20/3/17

Expedición polar a Bratislava y Viena



Eslovaquia es, por localización y majestuosidad de su capital, el guion del imperio Astro-Húngaro; un territorio reprimido y oprimido históricamente, de memoria convulsa y desconcertante como parte de un gran imperio, como títere del nazismo, como república soviética y como país recientemente independizado y tranquilo.

Su capital, Bratislava, en el extremo oeste del país, austera hasta para las celebraciones de Año Nuevo, se puede recorrer en plenitud en un día, incluido el espectacular Memorial Slavin en homenaje a las tropas soviéticas caídas durante la segunda guerra mundial en Abril de 1945. Coronado por su gigante obelisco, este descansa en una colina al noroeste de la ciudad vieja, rodeado de lujosas villas que ofrecen a sus afortunados dueños las mejores vistas de la ciudad. Lo atravesamos, gélido, blanco, de norte a sur, y serpenteamos por las cuestas de vuelta para llegar a tiempo de escuchar una melodía de piano que se escapaba por la ventana entreabierta de uno de los edificios de color vivo aunque apagado.

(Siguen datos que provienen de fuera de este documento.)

## src/rtl/uart_receiver_with_fifo_unit_assert.svh

```systemverilog
// Assertion macros used by the receiver FIFO.
// Each macro expects clk and rst_n in the scope where it is used.
`ifndef UART_RECEIVER_WITH_FIFO_UNIT_ASSERT_SVH
`define UART_RECEIVER_WITH_FIFO_UNIT_ASSERT_SVH

// Same-cycle implication.
`define URF_ASSERT_IMP(lbl, ante, cons) \
    lbl: assert property (@(posedge clk) disable iff (!rst_n) (ante) |-> (cons)) \
        else $error("urf assertion failed");

// Next-cycle implication.
`define URF_ASSERT_NEXT(lbl, ante, cons) \
    lbl: assert property (@(posedge clk) disable iff (!rst_n) (ante) |=> (cons)) \
        else $error("urf assertion failed");

`endif

```

## src/rtl/urf_pkg.sv

```systemverilog
package urf_pkg;

    // Frame progress codes held in the bit phase counter.
    localparam logic [3:0] PHASE_FRAME_START = 4'd10;
    localparam logic [3:0] PHASE_START_BIT   = 4'd9;
    localparam logic [3:0] PHASE_STOP_BIT    = 4'd0;

    localparam logic [15:0] BIT_PERIOD_RESET = 16'd868;

    // Configuration port geometry.
    localparam int          APB_AW         = 3;
    localparam logic        REG_BIT_PERIOD = 1'b0;

    // Byte leaving the bit sampler at the end of a good frame.
    typedef struct packed {
        logic       valid;
        logic [7:0] data;
    } push_t;

endpackage

```

## src/rtl/urf_rx_core.sv

```systemverilog
module urf_rx_core
    import urf_pkg::*;
(
    input  logic        clk,
    input  logic        rst_n,
    input  logic        step,
    input  logic        line,
    input  logic [15:0] bit_period,
    output push_t       push
);

    logic        receiving_reg, receiving_next;
    logic        prev_line_reg, prev_line_next;
    logic [15:0] tick_count_reg, tick_count_next;
    logic [3:0]  bit_phase_reg, bit_phase_next;
    logic [7:0]  shift_byte_reg, shift_byte_next;
    logic [3:0]  phase_dec;

    assign phase_dec = bit_phase_reg - 4'd1;

    always_comb
    begin
        receiving_next  = receiving_reg;
        prev_line_next  = prev_line_reg;
        tick_count_next = tick_count_reg;
        bit_phase_next  = bit_phase_reg;
        shift_byte_next = shift_byte_reg;
        push.valid      = 1'b0;
        push.data       = shift_byte_reg;
        if (step)
        begin
            prev_line_next = line;
            if (!receiving_reg)
            begin
                // A falling edge opens a frame; first sample lands mid start bit.
                if (prev_line_reg && !line)
                begin
                    receiving_next  = 1'b1;
                    tick_count_next = {1'b0, bit_period[15:1]};
                    bit_phase_next  = PHASE_FRAME_START;
                end
            end
            else if (tick_count_reg <= 16'd1)
            begin
                tick_count_next = bit_period;
                bit_phase_next  = phase_dec;
                if (phase_dec == PHASE_START_BIT)
                begin
                    if (line)
                    begin
                        receiving_next = 1'b0;
                    end
                end
                else if (phase_dec == PHASE_STOP_BIT)
                begin
                    push.valid     = line;
                    receiving_next = 1'b0;
                end
                else
                begin
                    shift_byte_next = {line, shift_byte_reg[7:1]};
                end
            end
            else
            begin
                tick_count_next = tick_count_reg - 16'd1;
            end
        end
    end

    always_ff @(posedge clk or negedge rst_n)
    begin
        if (!rst_n)
        begin
            receiving_reg  <= 1'b0;
            prev_line_reg  <= 1'b1;
            tick_count_reg <= 16'd0;
            bit_phase_reg  <= 4'd0;
            shift_byte_reg <= 8'd0;
        end
        else
        begin
            receiving_reg  <= receiving_next;
            prev_line_reg  <= prev_line_next;
            tick_count_reg <= tick_count_next;
            bit_phase_reg  <= bit_phase_next;
            shift_byte_reg <= shift_byte_next;
        end
    end

endmodule

```

## src/rtl/urf_fifo.sv

```systemverilog
module urf_fifo
    import urf_pkg::*;
#(
    parameter int FIFO_DEPTH = 16
)
(
    input  logic       clk,
    input  logic       rst_n,
    input  logic       step,
    input  logic       pop_req,
    input  push_t      push,
    output logic [7:0] read_data,
    output logic       read_valid,
    output logic       not_empty
);

`include "uart_receiver_with_fifo_unit_assert.svh"

    localparam int PW = (FIFO_DEPTH > 1) ? $clog2(FIFO_DEPTH) : 1;
    localparam logic [PW-1:0] LAST_SLOT = PW'(FIFO_DEPTH - 1);

    logic [7:0]    mem [FIFO_DEPTH];
    logic [PW-1:0] rd_ptr_reg, rd_ptr_next;
    logic [PW-1:0] wr_ptr_reg, wr_ptr_next;
    logic [PW-1:0] rd_inc, wr_inc;
    logic          pop_ok, push_ok;
    logic [7:0]    read_data_reg;
    logic          read_valid_reg, not_empty_reg;

    assign rd_inc = (rd_ptr_reg == LAST_SLOT) ? '0 : rd_ptr_reg + 1'b1;
    assign wr_inc = (wr_ptr_reg == LAST_SLOT) ? '0 : wr_ptr_reg + 1'b1;

    // Both decisions look at the pointers from the start of the tick.
    assign pop_ok  = step && pop_req && (rd_ptr_reg != wr_ptr_reg);
    assign push_ok = step && push.valid && (wr_inc != rd_ptr_reg);

    assign rd_ptr_next = pop_ok ? rd_inc : rd_ptr_reg;
    assign wr_ptr_next = push_ok ? wr_inc : wr_ptr_reg;

    always_ff @(posedge clk)
    begin
        if (push_ok)
        begin
            mem[wr_ptr_reg] <= push.data;
        end
    end

    always_ff @(posedge clk or negedge rst_n)
    begin
        if (!rst_n)
        begin
            rd_ptr_reg     <= '0;
            wr_ptr_reg     <= '0;
            read_data_reg  <= 8'd0;
            read_valid_reg <= 1'b0;
            not_empty_reg  <= 1'b0;
        end
        else
        begin
            rd_ptr_reg <= rd_ptr_next;
            wr_ptr_reg <= wr_ptr_next;
            if (step)
            begin
                read_data_reg  <= pop_ok ? mem[rd_ptr_reg] : 8'd0;
                read_valid_reg <= pop_ok;
                not_empty_reg  <= (rd_ptr_next != wr_ptr_next);
            end
        end
    end

    assign read_data  = read_data_reg;
    assign read_valid = read_valid_reg;
    assign not_empty  = not_empty_reg;

    `URF_ASSERT_IMP(a_idle_data_zero, !read_valid_reg, read_data_reg == 8'd0)
    `URF_ASSERT_NEXT(a_push_not_empty, push_ok, not_empty_reg)
    `URF_ASSERT_NEXT(a_ptrs_hold, !step, $stable(rd_ptr_reg) && $stable(wr_ptr_reg))
    `URF_ASSERT_NEXT(a_pop_shows, pop_ok, read_valid_reg)

endmodule

```

## src/rtl/uart_receiver_with_fifo_unit.sv

```systemverilog
// 8N1 serial receiver with a receive FIFO.
// The slave stream carries one clock tick of the serial line per beat:
// s_tdata[0] is the line level and s_tdata[1] asks to pop the oldest byte.
// Every accepted beat yields exactly one master beat in the next cycle:
// m_tdata[7:0] is the popped byte (zero if none), m_tdata[8] flags a
// successful pop, and m_tdata[9] says bytes are still waiting.
// Throughput is one beat per cycle unless the master stalls; the bit timer,
// the sampler and the FIFO pointers all update in the single cycle that
// accepts the beat; the FIFO read port feeds the result register directly.
// Bit timing counts accepted beats, not clocks, so the serial rate is
// bit_period beats per bit. bit_period sits at APB byte address 0 and resets
// to 868; it may only be rewritten while the stream is quiet.
// Reset returns the receiver to idle with an empty FIFO and the line taken
// as high; the FIFO contents themselves are not cleared.
// If the master side stalls, the result register holds its beat and
// s_tready falls, so no tick is lost or counted while stalled.
// The FIFO holds FIFO_DEPTH-1 bytes; a byte that arrives while it is full
// is dropped, and a frame with a low stop bit is discarded.
module uart_receiver_with_fifo_unit
    import urf_pkg::*;
#(
    parameter int FIFO_DEPTH = 16
)
(
    input  logic              clk,
    input  logic              rst_n,
    // Slave stream.
    input  logic              s_tvalid,
    output logic              s_tready,
    input  logic [7:0]        s_tdata,   // [0] rx_line, [1] pop_req, rest zero
    // Master stream.
    output logic              m_tvalid,
    input  logic              m_tready,
    output logic [15:0]       m_tdata,   // [7:0] read_data, [8] read_valid,
                                         // [9] fifo_not_empty, rest zero
    // APB configuration port.
    input  logic              psel,
    input  logic              penable,
    input  logic              pwrite,
    input  logic [APB_AW-1:0] paddr,
    input  logic [31:0]       pwdata,
    output logic [31:0]       prdata,
    output logic              pready
);

    logic        out_valid_reg;
    logic        step;
    logic [15:0] bit_period_reg;
    push_t       push;
    logic [7:0]  read_data;
    logic        read_valid;
    logic        not_empty;

    // The output register frees itself when the master takes its beat,
    // so a new tick can enter in the same cycle.
    assign s_tready = !out_valid_reg || m_tready;
    assign step     = s_tvalid && s_tready;
    assign m_tvalid = out_valid_reg;
    assign m_tdata  = {6'd0, not_empty, read_valid, read_data};

    always_ff @(posedge clk or negedge rst_n)
    begin
        if (!rst_n)
        begin
            out_valid_reg <= 1'b0;
        end
        else if (step)
        begin
            out_valid_reg <= 1'b1;
        end
        else if (m_tready)
        begin
            out_valid_reg <= 1'b0;
        end
    end

    // Register file: one register, decoded on the word address bit.
    assign pready = 1'b1;
    assign prdata = (paddr[2] == REG_BIT_PERIOD) ? {16'd0, bit_period_reg} : 32'd0;

    always_ff @(posedge clk or negedge rst_n)
    begin
        if (!rst_n)
        begin
            bit_period_reg <= BIT_PERIOD_RESET;
        end
        else if (psel && penable && pwrite && pready && (paddr[2] == REG_BIT_PERIOD))
        begin
            bit_period_reg <= pwdata[15:0];
        end
    end

    urf_rx_core u_rx_core (
        .clk        (clk),
        .rst_n      (rst_n),
        .step       (step),
        .line       (s_tdata[0]),
        .bit_period (bit_period_reg),
        .push       (push)
    );

    urf_fifo #(
        .FIFO_DEPTH (FIFO_DEPTH)
    ) u_fifo (
        .clk        (clk),
        .rst_n      (rst_n),
        .step       (step),
        .pop_req    (s_tdata[1]),
        .push       (push),
        .read_data  (read_data),
        .read_valid (read_valid),
        .not_empty  (not_empty)
    );

endmodule
```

Un poco más abajo, al este del núcleo viejo de la ciudad, el Castillo de Bratislava se muestra imponente e impoluto en lo alto de una colina. Un corto paseo permite rodearlo en sentido contrario a las agujas del reloj hasta la Puerta de Segismundo, la más impresionante de las entradas a la fortaleza.

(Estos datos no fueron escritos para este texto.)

===== config.mk =====
export PLATFORM = sky130hd
export DESIGN_NAME = hbsd_front
export DESIGN_NICKNAME = d
export VERILOG_FILES = /design/src/rtl/hbsd_pkg.sv /design/src/rtl/hbsd_front.sv
export SDC_FILE = /design/constraint.sdc
export NUM_CORES = 1
export LEC_CHECK = 0
export BUFFER_PORTS_ARGS = -buffer_cell sky130_fd_sc_hd__buf_4
export CORE_ASPECT_RATIO = 1.25
export CORE_MARGIN = 1
export CORE_UTILIZATION = 57
export CTS_CLUSTER_DIAMETER = 40
export DETAILED_ROUTE_END_ITERATION = 7
export GPL_TIMING_DRIVEN = 0
export PLACE_DENSITY = 0.79
export SLEW_MARGIN = 20
export SYNTH_ARGS = -nofsm -noshare
export SYNTH_HDL_FRONTEND = slang
export SYNTH_SLANG_ARGS = --single-unit

===== constraint.sdc =====
create_clock -name clk -period 2.9 [get_ports clk]
set_input_delay 0.29 -clock clk [delete_from_list [all_inputs] [get_ports clk]]
set_output_delay 0.29 -clock clk [all_outputs]
set_load 0.005 [all_outputs]

===== src/rtl/hbsd_pkg.sv =====
// Shared types, constants and helpers for the bit-serial Huffman decoder.
`timescale 1ns / 1ps

package hbsd_pkg;

  localparam int MAX_CODE_LEN_DEF = 10;
  localparam int MAX_CODE_LEN_HI  = 16;
  localparam int POS_MAX_W        = MAX_CODE_LEN_HI + 1;

  localparam int CODE_W  = 10;
  localparam int CLEN_W  = 4;
  localparam int SYM_W   = 8;
  localparam int CNT_W   = 32;

  localparam int QUEUE_DEPTH = 4;
  localparam int QPTR_W      = $clog2(QUEUE_DEPTH);
  localparam int QCNT_W      = $clog2(QUEUE_DEPTH + 1);

  localparam logic FUNC_LOAD   = 1'b0;
  localparam logic FUNC_DECODE = 1'b1;

  typedef struct packed {
    logic              func;
    logic [CODE_W-1:0] code_bits;
    logic [CLEN_W-1:0] code_length;
    logic [SYM_W-1:0]  symbol_in;
    logic              bit_in;
  } hbsd_in_t;

  typedef struct packed {
    logic [SYM_W-1:0] symbol_out;
    logic             overflow;
    logic [CNT_W-1:0] symbols_decoded;
    logic [CNT_W-1:0] bits_consumed;
  } hbsd_out_t;

  typedef struct packed {
    logic                 is_decode;
    logic [POS_MAX_W-1:0] load_pos;
    logic [SYM_W-1:0]     symbol;
    logic                 dbit;
  } hbsd_op_t;

  typedef struct packed {
    logic     valid;
    hbsd_op_t op;
  } hbsd_head_t;

  typedef struct packed {
    logic clearing;
    logic pop;
  } hbsd_stat_t;

  function automatic logic [CNT_W-1:0] sat_inc(input logic [CNT_W-1:0] v);
    return (v == '1) ? v : v + CNT_W'(1);
  endfunction

endpackage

El casco histórico es un conglomerado de palacios y templos de las más diversas doctrinas. Con especial cariño recomiendo la Catedral de San Martín y sus vidrieras interiores, los patios y los colores del complejo que forman el antiguo ayuntamiento y el Palacio del Primado, las originales estatuillas de bronce que lo habitan, en particular la más famosa, la de Cumil, un obrero con cara de buena gente que asoma medio cuerpo por fuera de una alcantarilla, el místico parque público Sad Janka, junto al Danubio, el más longevo de toda Europa Central, y la Iglesia de Santa Isabel o más popularmente conocida como la Iglesia Azul, única en su especie.











En lo gastronómico, y a pesar de que la cocina eslovaca carece de atractivo especial, los restaurantes Pulitzer y Savage Garden nos deleitaron gratamente con una buena muestra de especialidades internacionales. El toque local lo puso el Pub Slovak, un local muy tradicional de obligada visita donde disfrutar de las delicias locales, entre las que destaca el halousky, una pasta de patata tan rica como contundente.

La visita a Viena fue una experiencia en sí misma. Llegábamos en autobús a la preciosa y engalanada capital de Austria un soleado 31 de Diciembre, preparada para sus ansiados conciertos de Año Nuevo. Bella y neviosa como un violín en sus arterias principales y refinada como el silbido de un flautín en todo lo demás, Viena es uno de los grandes exponentes de la grandiosidad centroeuropea. Lo demostraron su Iglesia de San Carlos, sus elegantes Jardines de Belvedere, su famosa calle Graber, con la Columna de la Peste flanqueada por imponentes edificios señoriales, su calle comercial Kärntner Strabe hasta la magnífica ópera, el mágico trayecto desde Michaelerplatz hasta el gran mercadillo navideño de Maria Theresien Platz, dejando a un lado el Palacio Imperial de Hofburg y a otro la pradera que se extiende hasta el neogótico ayuntamiento de la ciudad, su reloj Anker, su barrio judío y la antiquísima y estrecha Iglesia de Maria Am Gestade, donde me quedé absorto con sus vidrieras y los cantos de sirena de un coro.











Los grafitis del canal pusieron la nota colorida, diferente y transgresora a la partitura de la jornada.



Hasta aquí, esta muy demorada, fría y silenciosa crónica de dos nuevos rincones de países que se suman a la larga lista.